IN THE COURT OF APPEAL OF THE STATE OF CALIFORNIA THIRD APPELLATE DISTRICT (Sacramento) ----

THE PEOPLE, C100249 Plaintiff and Respondent, (Super. Ct. No. 13F02094) v. EMANUEL LEE LOONEY, Defendant and Appellant.

Defendant Emmanuel Lee Looney was convicted in 2016 of first and second degree robbery, unlawful driving and taking of a vehicle, and fleeing a pursuing patrol vehicle; he was sentenced to 24 years and four months in prison, including two years for prior prison term enhancements. (Pen. Code, § 667.5, subd. (b);1 see also People v.

1 Undesignated statutory references are to the Penal Code.

Looney (May 30, 2017, C083079 [nonpub. opn.] (Looney).) Defendant appeals from a December 2023 order after resentencing pursuant to section 1172.75. He contends the trial court abused its discretion in declining to strike a five-year prior serious felony conviction enhancement. (§ 667, subd. (a).) We disagree and affirm.

FACTUAL AND PROCEDURAL BACKGROUND We summarize the facts of defendant’s crime as described in this court’s opinion in defendant’s original appeal. (Looney, supra, C083079.) One evening in April 2013, R.C. and P.K.2 were working together in a convenience store and gas station when a man wearing a pink hooded sweatshirt came in, told P.K. to give him a cigarette and then became angry, took out a gun and pointed it at R.C., told her to open the register, took about $300, and left. The next night K.K. and H.S. were working at a mini mart when a man wearing a pink hoodie came in, bought some items, and after paying for them, pulled out a gun and pointed it at H.S., ordered him to open the register, and then reached in and took some cash. A short time later, L.C. and his girlfriend were getting ready for bed when they heard knocking on the window and then pounding on the door, which was suddenly kicked open. A man in a pink hoodie came in, pointed a gun at L.C., demanded his car keys, and left with the keys.

A deputy sheriff responding to a report of the robbery at the mini mart received information about the home invasion and car theft a block away, obtained a description of the suspect and the victim’s car, saw defendant driving the car, and chased defendant at high speed until he drove into a retaining wall. Defendant got out of the car and ran but was eventually apprehended. A replica handgun was found in the car, along with money, items like those purchased at the mini-mart, and a bag from the mini-mart. Both K.K.

2 We refer to the victims by their initials to protect their privacy. (Cal. Rules of Court, rule 8.90(b)(4).) and L.C. identified defendant in a field showup.

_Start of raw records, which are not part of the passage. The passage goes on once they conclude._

## src/rtl/pipeline_stage_sequencer_pkg.sv

```systemverilog
// pipeline_stage_sequencer_pkg: stage/type/group codes and MEM-length helpers shared by the sequencer
package pipeline_stage_sequencer_pkg;
  localparam int STAGE_W = 3;
  localparam int TYPE_W = 4;
  localparam int GROUP_W = 4;
  localparam int SEQ_MEM_CYCLES_MAX = 2;
  localparam int MEM_CYC_W = $clog2(SEQ_MEM_CYCLES_MAX + 1);
  typedef enum logic [STAGE_W-1:0] {
    STAGE_IF  = 3'd0,
    STAGE_ID  = 3'd1,
    STAGE_EX  = 3'd2,
    STAGE_MEM = 3'd3,
    STAGE_WB  = 3'd4
  } stage_e;
  typedef enum logic [TYPE_W-1:0] {
    TYPE_NOP   = 4'd0,
    TYPE_ADD   = 4'd1,
    TYPE_LD    = 4'd2,
    TYPE_ST    = 4'd3,
    TYPE_PUSH  = 4'd4,
    TYPE_POP   = 4'd5,
    TYPE_RCALL = 4'd6,
    TYPE_RET   = 4'd7,
    TYPE_RJMP  = 4'd8
  } type_e;
  localparam int GROUP_ALU   = 0;
  localparam int GROUP_LOAD  = 1;
  localparam int GROUP_STORE = 2;
  localparam int GROUP_STACK = 3;
  localparam logic [GROUP_W-1:0] GROUP_MEM_MASK =
    GROUP_W'((1 << GROUP_LOAD) | (1 << GROUP_STORE) | (1 << GROUP_STACK));
  // RCALL/RET move a 2-byte PC through data memory
  function automatic logic is_two_byte(input logic [TYPE_W-1:0] t);
    return t == TYPE_RCALL || t == TYPE_RET;
  endfunction
endpackage

```

## src/rtl/pipeline_stage_sequencer_mem_cycle_calc.sv

```systemverilog
// pipeline_stage_sequencer_mem_cycle_calc: decoded opcode -> MEM sub-cycle count and MEM-needed flag
module pipeline_stage_sequencer_mem_cycle_calc
  import pipeline_stage_sequencer_pkg::*;
(
  input  logic [TYPE_W-1:0]    opcode_type_i,
  input  logic [GROUP_W-1:0]   opcode_group_i,
  output logic [MEM_CYC_W-1:0] mem_cycles_o,
  output logic                 needs_mem_o
);
  assign mem_cycles_o = is_two_byte(opcode_type_i) ? MEM_CYC_W'(2) : MEM_CYC_W'(1);
  assign needs_mem_o  = is_two_byte(opcode_type_i) || |(opcode_group_i & GROUP_MEM_MASK);
endmodule

```

## src/rtl/pipeline_stage_sequencer.sv

```systemverilog
// pipeline_stage_sequencer: IF->ID->EX->MEM->WB stepper with MEM hold, strobes and retire counter (SEQ_MEM_SKIP_EN lets non-memory instructions bypass MEM)
module pipeline_stage_sequencer
  import pipeline_stage_sequencer_pkg::*;
#(
  parameter int RETIRE_CNT_W = 16,
  parameter int MEM_WAIT_MAX = 15
) (
  input  logic                    clk,
  input  logic                    reset,
  input  logic                    halt,
  input  logic                    mem_wait,
  input  logic [TYPE_W-1:0]       opcode_type,
  input  logic [GROUP_W-1:0]      opcode_group,
  output logic [STAGE_W-1:0]      pipeline_stage,
  output logic                    cycle_count,
  output logic                    fetch_en,
  output logic                    instr_done,
  output logic [RETIRE_CNT_W-1:0] retired_count,
  output logic                    timeout_err
);
  localparam int WAIT_W = $clog2(MEM_WAIT_MAX + 1);
  stage_e                  stage_q, stage_d;
  logic                    cc_q, cc_d;
  logic [WAIT_W-1:0]       wait_q, wait_d;
  logic [RETIRE_CNT_W-1:0] ret_q, ret_d;
  logic                    tmo_q, tmo_d;
  logic [MEM_CYC_W-1:0]    mem_cycles;
  logic                    needs_mem;
  logic                    skip_mem;
  logic                    stalled;
  logic                    last_sub;
  pipeline_stage_sequencer_mem_cycle_calc u_calc (
    .opcode_type_i (opcode_type),
    .opcode_group_i(opcode_group),
    .mem_cycles_o  (mem_cycles),
    .needs_mem_o   (needs_mem)
  );
`ifdef SEQ_MEM_SKIP_EN
  assign skip_mem = !needs_mem;
`else
  logic unused_needs_mem;
  assign unused_needs_mem = needs_mem;
  assign skip_mem = 1'b0;
`endif
  // a wait is honoured only until the counter saturates; then the sub-cycle is forced through
  assign stalled  = mem_wait && wait_q != WAIT_W'(MEM_WAIT_MAX);
  assign last_sub = MEM_CYC_W'(cc_q) == mem_cycles - MEM_CYC_W'(1);
  // next-state: stage advance, MEM sub-cycle/wait tracking, retire count; halt freezes all
  always_comb begin
    stage_d = stage_q;
    cc_d    = cc_q;
    wait_d  = wait_q;
    ret_d   = ret_q;
    tmo_d   = tmo_q;
    if (!halt) begin
      case (stage_q)
        STAGE_IF: stage_d = STAGE_ID;
        STAGE_ID: stage_d = STAGE_EX;
        STAGE_EX: stage_d = skip_mem ? STAGE_WB : STAGE_MEM;
        STAGE_MEM: begin
          if (stalled) begin
            wait_d = wait_q + WAIT_W'(1);
          end else begin
            wait_d  = '0;
            tmo_d   = tmo_q | mem_wait;
            cc_d    = !last_sub;
            stage_d = last_sub ? STAGE_WB : STAGE_MEM;
          end
        end
        STAGE_WB: begin
          stage_d = STAGE_IF;
          ret_d   = ret_q + RETIRE_CNT_W'(1);
        end
        default: stage_d = STAGE_IF;
      endcase
    end
  end
  // state registers; reset abandons any in-flight instruction
  always_ff @(posedge clk or negedge reset) begin
    if (!reset) begin
      stage_q <= STAGE_IF;
      cc_q    <= 1'b0;
      wait_q  <= '0;
      ret_q   <= '0;
      tmo_q   <= 1'b0;
    end else begin
      stage_q <= stage_d;
      cc_q    <= cc_d;
      wait_q  <= wait_d;
      ret_q   <= ret_d;
      tmo_q   <= tmo_d;
    end
  end
  assign pipeline_stage = stage_q;
  assign cycle_count    = cc_q;
  assign fetch_en       = stage_q == STAGE_IF && !halt;
  assign instr_done     = stage_q == STAGE_WB && !halt;
  assign retired_count  = ret_q;
  assign timeout_err    = tmo_q;
endmodule
```

## config.mk

```make
export PLATFORM = sky130hd
export DESIGN_NAME = pipeline_stage_sequencer
export DESIGN_NICKNAME = d
export VERILOG_FILES = /design/src/rtl/pipeline_stage_sequencer_pkg.sv /design/src/rtl/pipeline_stage_sequencer_mem_cycle_calc.sv /design/src/rtl/pipeline_stage_sequencer.sv
export SDC_FILE = /design/constraint.sdc
export NUM_CORES = 1
export LEC_CHECK = 0
export ABC_AREA = 1
export CAP_MARGIN = 0
export CORE_MARGIN = 4
export CORE_UTILIZATION = 52
export DETAILED_ROUTE_END_ITERATION = 10
export GPL_TIMING_DRIVEN = 0
export PLACE_DENSITY = 0.94
export SLEW_MARGIN = 20
export SYNTH_ARGS = -nofsm -noshare
export SYNTH_HDL_FRONTEND = slang
export SYNTH_SLANG_ARGS = --single-unit
```

## constraint.sdc

```tcl
create_clock -name clk -period 3.91 [get_ports clk]
set_input_delay 0.782 -clock clk [delete_from_list [all_inputs] [get_ports clk]]
set_output_delay 0.782 -clock clk [all_outputs]
set_load 0.1 [all_outputs]
```

==> out/qor.csv, run 1 <==
stage,metric,value,unit
outcome,outcome,"complete, no violations",
route,Residual DRC,0,
floorplanning,# rows,18,
clocking,Post-CTS Repair Setup Buffers,0,
timing,Final Hold Fails,0,
setup_path,crit path max-delay cell type,clkdlybuf4s50_1,
setup_path,reg2reg path depth,8,
timing,maximum clock frequency,279.2,MHz
global_route,grt met2 use,32.29,%
floorplanning,io pins,35,
setup_path,CP Capture Type,output port,
setup_path,Worst path top cell family by delay,buffers and inverters,
setup_path,Worst Path Max Fanout,4,
synthesis,synthesized-area fraction occupied by adder cells,1.818,%
synthesis,Compound-Gate Fraction of Synth Area,3.818,%
global_route,largest net degree at the start of global routing,26,
synthesis,#FFs+latches synth,25,
global_route,antenna violations before repair,0,
placement,Cells after DPL,220,
clocking,clock latency on the worst-skew pair,0.33,ns
route,vias per cell,5.183,
route,Routed Antenna Nets,0,
synthesis,"Cell Area, Synth",0.001376,sq mm
layout,Fill cells,193,
clocking,CTS tree,built,
setup_path,CP bufs+invs,3,
clocking,Max clock buf depth,2,
clocking,clk sink count,25,
layout,area grow syn2layout,25.36,%
layout,"commonest non-fill, non-tap cell in the layout",nand2_1,
timing,max-slew violation count,0,
setup_path,Worst Path Arrival,2.80,ns
timing,clock skew,0.008447,ns
setup_path,crit start category,primary input,
global_route,met1 Usage GRT,25.00,%
setup_path,CP Cell Sequence,clkdlybuf4s50_1 -> inv_2 -> nand2_2 -> nor2_4 -> clkdlybuf4s50_1,
placement,number of port buffers,29,
global_route,grt met3 use,1.743,%
global_route,vias in the first global route,1205,
synthesis,Syn Area/Cell,8.549,sq um
synthesis,YS warnings,0,
synthesis,Gate Count Post-Synth,161,
timing,final setup fails,0,
layout,register area,625.6,sq um
setup_path,Critical Path RT,3.13,ns
setup_path,most frequent CP cell,clkdlybuf4s50_1,
layout,"commonest cells after routing, fill and taps aside","nand2_1, clkdlybuf4s50_1, dfrtp_1",
synthesis,synthesized net count,175,
timing,worst-margin pin slew,0.9765,ns
timing,setup_tns,0,ns
power_and_ir_drop,Pwr Density,601.6,mW/mm^2
floorplanning,die area,0.003534,sq mm
power_and_ir_drop,Worst VDD drop,0.9476,mV
timing,unrepaired setup endpoints after global routing,false,
route,DR pass1 iterations,4,
setup_path,Crit path depth,5,
placement,RePlAce Congestion,0.8248,
synthesis,mux contribution to synthesized area,0,%
global_route,GRT Overall Usage,19.75,%
layout,Layout Cells excl Fill,224,
synthesis,"area fraction in and, or, nand and nor cells after synthesis",34.82,%
clocking,post_cts resized,0,
clocking,clk slew on worst S/H paths,0.14,ns
global_route,GRT overflow,0,
floorplanning,Die W,59.45,um
power_and_ir_drop,Leak,0.8629,nW
synthesis,Post-synth EDFFs,0,
synthesis,largest family of logic cells by synthesized area,simple AND/OR/NAND/NOR gates,
route,DRT iter0 DRCs,37,
global_route,Top Usage Layer GRT,met2,
hold_path,Hold Path Class,in -> async,
synthesis,"Primary FF master, synth",dfrtp_1,
timing,Slew HR,34.69,%
synthesis,Synth async-reset ratio,100.0,%
synthesis,sequential share of the synthesized area,45.45,%
layout,layout cells sized above 1,12.89,%
timing,Final min period,3.582,ns
clocking,Root Driver,clkbuf_4,
route,Wirelength per Cell,13.08,um
route,via count,1161,
floorplanning,Initial Util,55.06,%
global_route,first-pass GRT wire length,5237,um
layout,area of the multi-input gates,653.1,sq um
route,WL final,2929,um
setup_path,WS Path Type,in -> out,
floorplanning,placeable core area,0.002500,sq mm
clocking,cts bufs inserted,3,
floorplanning,Chip Height,59.45,um
synthesis,Synth cell types,26,
timing,Tcrit/Tclk final,91.61,%
layout,NumNets Final,209,
flow_run,maxcap violations,0,
setup_path,max incr delay on CP,1.16,ns
layout,ANT cells,0,
clocking,H-tree Lvls,1,
placement,dpl hpwl,2187,um
synthesis,xor and xnor area share after synthesis,7.000,%
clocking,CTS Hold Buffers Added,0,
==> sequential cells by signal (all words and copies together) (netlist names) <==
signal and cells:
retired_count 16, wait_q 4, pipeline_stage 3, cycle_count 1, timeout_err 1
==> cell usage after synthesis, types with 2 or more instances <==
cell type  number  area, sq um
nor3_1          3        15.01
nor2_2          3        18.77
nand2_4         2        22.52
dfrtp_1        25        625.6
nand4_1         5        31.28
a21oi_1         3        15.01
inv_1          22        82.58
o21ai_1         2        10.01
nor2_1          6        22.52
inv_2           4        15.01
nand2_2         2        12.51
nand2_1        40        150.1
xor2_1          7        61.31
nand3_1        16        80.08
ha_1            2        25.02
nor2_4          5        56.30
xnor2_1         4        35.03
nand3_2         2        20.02
==> routing by layer <==
metal  vias up  routed length (um)
li1        579                   -
met1       544                1310
met2        27                1424
met3        11                  82
met4         0                 112
met5         -                   0
==> power breakdown <==
group | leakage (nW) | internal, mW | switching, mW | total (mW)
Combinational | 0.519 | 0.137 | 0.405 | 0.542
Clock | 0.0150 | 0.0400 | 0.0811 | 0.121
Sequential | 0.329 | 0.311 | 0.0641 | 0.375
==> through the flow <==
step / util, % / total power [mW] / hold slack (ns) / instance area, sq um / setup WS (ns)
final: 69.02 / 1.038 / 0.4122 / 1725 / 0.3280
after global routing: 69.02 / 1.094 / 0.4405 / 1725 / 0.2654
after CTS: 69.22 / 1.041 / 0.4812 / 1730 / 0.3268
after detailed placement: 68.17 / 0.9157 / 0.4489 / 1704 / 0.3372
after global placement: 68.17 / 0.8953 / 0.4391 / 1704 / 0.3198
after floorplan: - / 0.7868 / 0.4690 / 1376 / 0.6158
==> area by class of cell <==
| cell class | count | share of cell area (%) |
|---|---|---|
| clock buffers | 4 | 1.523 |
| inverters | 26 | 5.656 |
| multi-input cells | 110 | 37.85 |
| flip-flops and latches | 25 | 36.26 |
| well taps | 30 | 2.175 |
| repair buffers | 29 | 16.53 |
==> worst paths after layout <==
path                                              start  slack, ns                       endpoint
worst max-delay path                               halt       0.33                     instr_done
worst min-delay path                              reset       0.41  pipeline_stage[1]$_DFFE_PN0P_
worst max register to register    wait_q[0]$_DFFE_PN0P_       2.40  pipeline_stage[1]$_DFFE_PN0P_
worst min register to register  timeout_err$_DFFE_PN0P_       0.48        timeout_err$_DFFE_PN0P_
max in group asynchronous                         reset       3.12  retired_count[13]$_DFFE_PN0P_
min in group clk                timeout_err$_DFFE_PN0P_       0.48        timeout_err$_DFFE_PN0P_
==> kinds of logic (layout without fill, tap and decap cells) <==
logic type                 count (synthesis)  in the layout
and+or+nand+nor                           88             88
buffers and inverters                     26             59
xor gates and xnor gates                  11             11
AOI/OAI and AO/OA                          9              9
DFF                                       25             25
adders and majority gates                  2              2
Power figures use the tool's default switching activity.
==> inputs of run 2 (changes only) <==
CAP_MARGIN = 10   (was 0)
SYNTH_HIERARCHICAL = 1   (was default)
==> out/qor.csv, run 2 <==
stage,metric,value,unit
timing,unrepaired setup endpoints after global routing,false,
floorplanning,io pins,35,
setup_path,Worst Path Arrival,2.91,ns
setup_path,Worst Path Max Fanout,10,
placement,worst slack at placement,0.2285,ns
placement,RePlAce Congestion,0.8114,
layout,layout cells sized above 1,6.863,%
power_and_ir_drop,Seq pwr share,36.9,%
setup_path,crit start category,primary input,
setup_path,Worst path top cell family by delay,buffers and inverters,
power_and_ir_drop,clock group share of total power,11.9,%
setup_path,WS Path Type,in -> out,
power_and_ir_drop,switching power total,518.2,uW
route,Wirelength per Cell,12.36,um
timing,maximum clock frequency,271.2,MHz
route,vias per cell,5.239,
clocking,Root Driver,clkbuf_4,
route,WL final,2892,um
global_route,largest net degree at the start of global routing,26,
global_route,GRT overflow,0,
global_route,antenna violations before repair,0,
clocking,clock latency on the worst-skew pair,0.32,ns
synthesis,"Cell Area, Synth",0.001356,sq mm
clocking,post_cts resized,0,
clocking,CTS Hold Buffers Added,0,
route,via count,1226,
placement,dpl hpwl,2235,um
setup_path,CP bufs+invs,4,
flow_run,maxcap violations,0,
clocking,clk slew on worst S/H paths,0.14,ns
power_and_ir_drop,total power draw,988.1,uW
layout,"Core Util, Final",68.84,%
timing,final setup fails,0,
layout,NumNets Final,219,
clocking,clk sink count,25,
setup_path,max incr delay on CP,1.14,ns
layout,fin area,0.001705,sq mm
power_and_ir_drop,switching share of power,52.45,%
placement,Area after DPL,0.001679,sq mm
global_route,first-pass GRT wire length,5147,um
setup_path,CP Capture Type,output port,
layout,Fill cells,187,
outcome,outcome,"complete, no violations",
floorplanning,Initial Util,54.75,%
timing,worst-margin pin slew,0.9700,ns
clocking,cts bufs inserted,3,
global_route,GRT Overall Usage,19.48,%
synthesis,Gate Count Post-Synth,171,
power_and_ir_drop,Power Internal,469.9,uW
global_route,vias in the first global route,1220,
clocking,H-tree Lvls,1,
clocking,CTS tree,built,
power_and_ir_drop,combinational power share,51.2,%
setup_path,CP Cell Sequence,clkdlybuf4s50_1 -> inv_2 -> nand2_2 -> nor2_2 -> buf_6 -> clkdlybuf4s50_1,
setup_path,FF-to-FF Start,retired_count[0]$_DFFE_PN0P_,
setup_path,most frequent CP cell,clkdlybuf4s50_1,
timing,setup_tns,0,ns
floorplanning,placeable core area,0.002477,sq mm
setup_path,crit path max-delay cell type,clkdlybuf4s50_1,
floorplanning,Die W,59.07,um
power_and_ir_drop,Pwr Density,579.4,mW/mm^2
timing,Final Hold Fails,0,
power_and_ir_drop,Leak,0.7815,nW
timing,Tcrit/Tclk final,94.31,%
setup_path,Critical Path RT,3.13,ns
route,Residual DRC,0,
route,DRT iter0 DRCs,33,
timing,Slew HR,35.13,%
synthesis,synthesized net count,185,
layout,"commonest cells after routing, fill and taps aside","nand2_1, clkdlybuf4s50_1, dfrtp_1",
synthesis,YS warnings,6,
setup_path,crit path launch,halt,
timing,Final min period,3.687,ns
floorplanning,Chip Height,59.07,um
floorplanning,# rows,18,
timing,Final Worst Setup Slack,0.2225,ns
power_and_ir_drop,Worst VDD drop,0.6841,mV
clocking,Post-CTS Repair Setup Buffers,0,
layout,ANT cells,0,
route,DR pass1 iterations,4,
timing,clock skew,0.005744,ns
synthesis,Syn Area/Cell,7.932,sq um
layout,"commonest non-fill, non-tap cell in the layout",nand2_1,
floorplanning,die area,0.003489,sq mm
route,Routed Antenna Nets,0,
placement,number of port buffers,29,
clocking,Max clock buf depth,2,
layout,area grow syn2layout,25.74,%
layout,number of flip-flops in the largest register,16,
hold_path,Hold Path Class,in -> async,
timing,max-slew violation count,0,
run 2: worst register-to-register path, delay by kind of cell (launching register included):
| kind | cells | cell delay (ns) |
|---|---|---|
| AND/OR/NAND/NOR | 6 | 0.77 |
| flip-flops | 1 | 0.44 |
| buffers and inverters | 1 | 0.05 |
| adder cells (fa/ha/maj) | 1 | 0.23 |
run 2: cell type report:
cell class	instances	area (sq um)	share of cell area, %
repair buffers	29	285.3	16.73
plain buffers	1	11.26	0.6603
well taps	30	37.54	2.201
multi-input cells	124	640.6	37.56
flip-flops and latches	25	625.6	36.68
inverters	21	78.83	4.622
clock buffers	4	26.28	1.541
run 2: worst paths after layout:
kind,to,slack [ns],cells after the start
max reg2reg,retired_count[10]$_DFFE_PN0P_,2.33,8
max,instr_done,0.22,6
min,retired_count[6]$_DFFE_PN0P_,0.42,1
max in group asynchronous,retired_count[0]$_DFFE_PN0P_,3.11,1
min reg2reg,timeout_err$_DFFE_PN0P_,0.49,1
min in group clk,timeout_err$_DFFE_PN0P_,0.49,1
run 2: layer usage:
metal,vias up,global-route usage (%),wire length (um)
met2,39,32.49,1411
met4,0,7.767,70
met5,-,0,0
met3,9,3.268,156
li1,614,-,-
met1,564,25.10,1254
run 2: per-stage QoR:
stage | hold WS, ns | std cells
3_3_place_gp | 0.4564 | 230
6_report | 0.4241 | 234
4_1_cts | 0.4394 | 234
2_1_floorplan | 0.4690 | 171
3_5_place_dp | 0.4606 | 230
5_1_grt | 0.4649 | 234
run 2: power groups by stage:
stage	logic, mW	registers (mW)	clock network, mW
2_1_floorplan	0.150	0.601	0
3_3_place_gp	0.498	0.364	0
3_5_place_dp	0.506	0.370	0
4_1_cts	0.508	0.364	0.121
5_1_grt	0.535	0.372	0.130
6_report	0.506	0.365	0.118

A fingerprint lifted from a counter in the convenience store matched defendant’s fingerprint. (Looney, supra, C083079.)

In 2016, a jury found defendant guilty of first and second degree robbery (§ 211; counts one through five), unlawfully driving or taking a vehicle (Veh. Code, § 10851, subd. (a); count six), and fleeing a pursuing patrol vehicle (Veh. Code, § 2800.2, subd. (a); count seven). Based on a 2003 robbery conviction, the jury also found defendant had a prior serious felony conviction (§ 667, subd. (a)) and a prior strike (§§ 667, subds. (b)- (i), 1170.12). In addition, the jury found true two prior prison term enhancements (former § 667.5, subd. (b)), based on prison sentences defendant served for a conviction in 2008 for unlawful driving or taking vehicle and receiving a stolen motor vehicle (Veh.

Code, § 10851, subd. (a); § 496, subd. (a)), and in 2009 for prisoner escape with force (§ 4530).

In September 2016, the trial court sentenced defendant to state prison for four years (doubled to eight years due to the prior strike) on count five, consecutive to one year (doubled to two years) on each of counts one, two, three, and four. The court stayed the sentence on count six (§ 654) and imposed a consecutive sentence of 16 months (eight months doubled) on count seven. The court also imposed a five-year term under section 667, subdivision (a) for the prior serious felony conviction and two years for the two prior prison terms under former section 667.5, subdivision (b), for an aggregate sentence of 24 years four months in prison.

On appeal, this court affirmed the judgment. (Looney, supra, C083079.)

The trial court subsequently received notice from the California Department of Corrections and Rehabilitation (CDCR) that defendant was eligible for resentencing under section 1172.75. In August 2023, the court appointed counsel and requested briefing.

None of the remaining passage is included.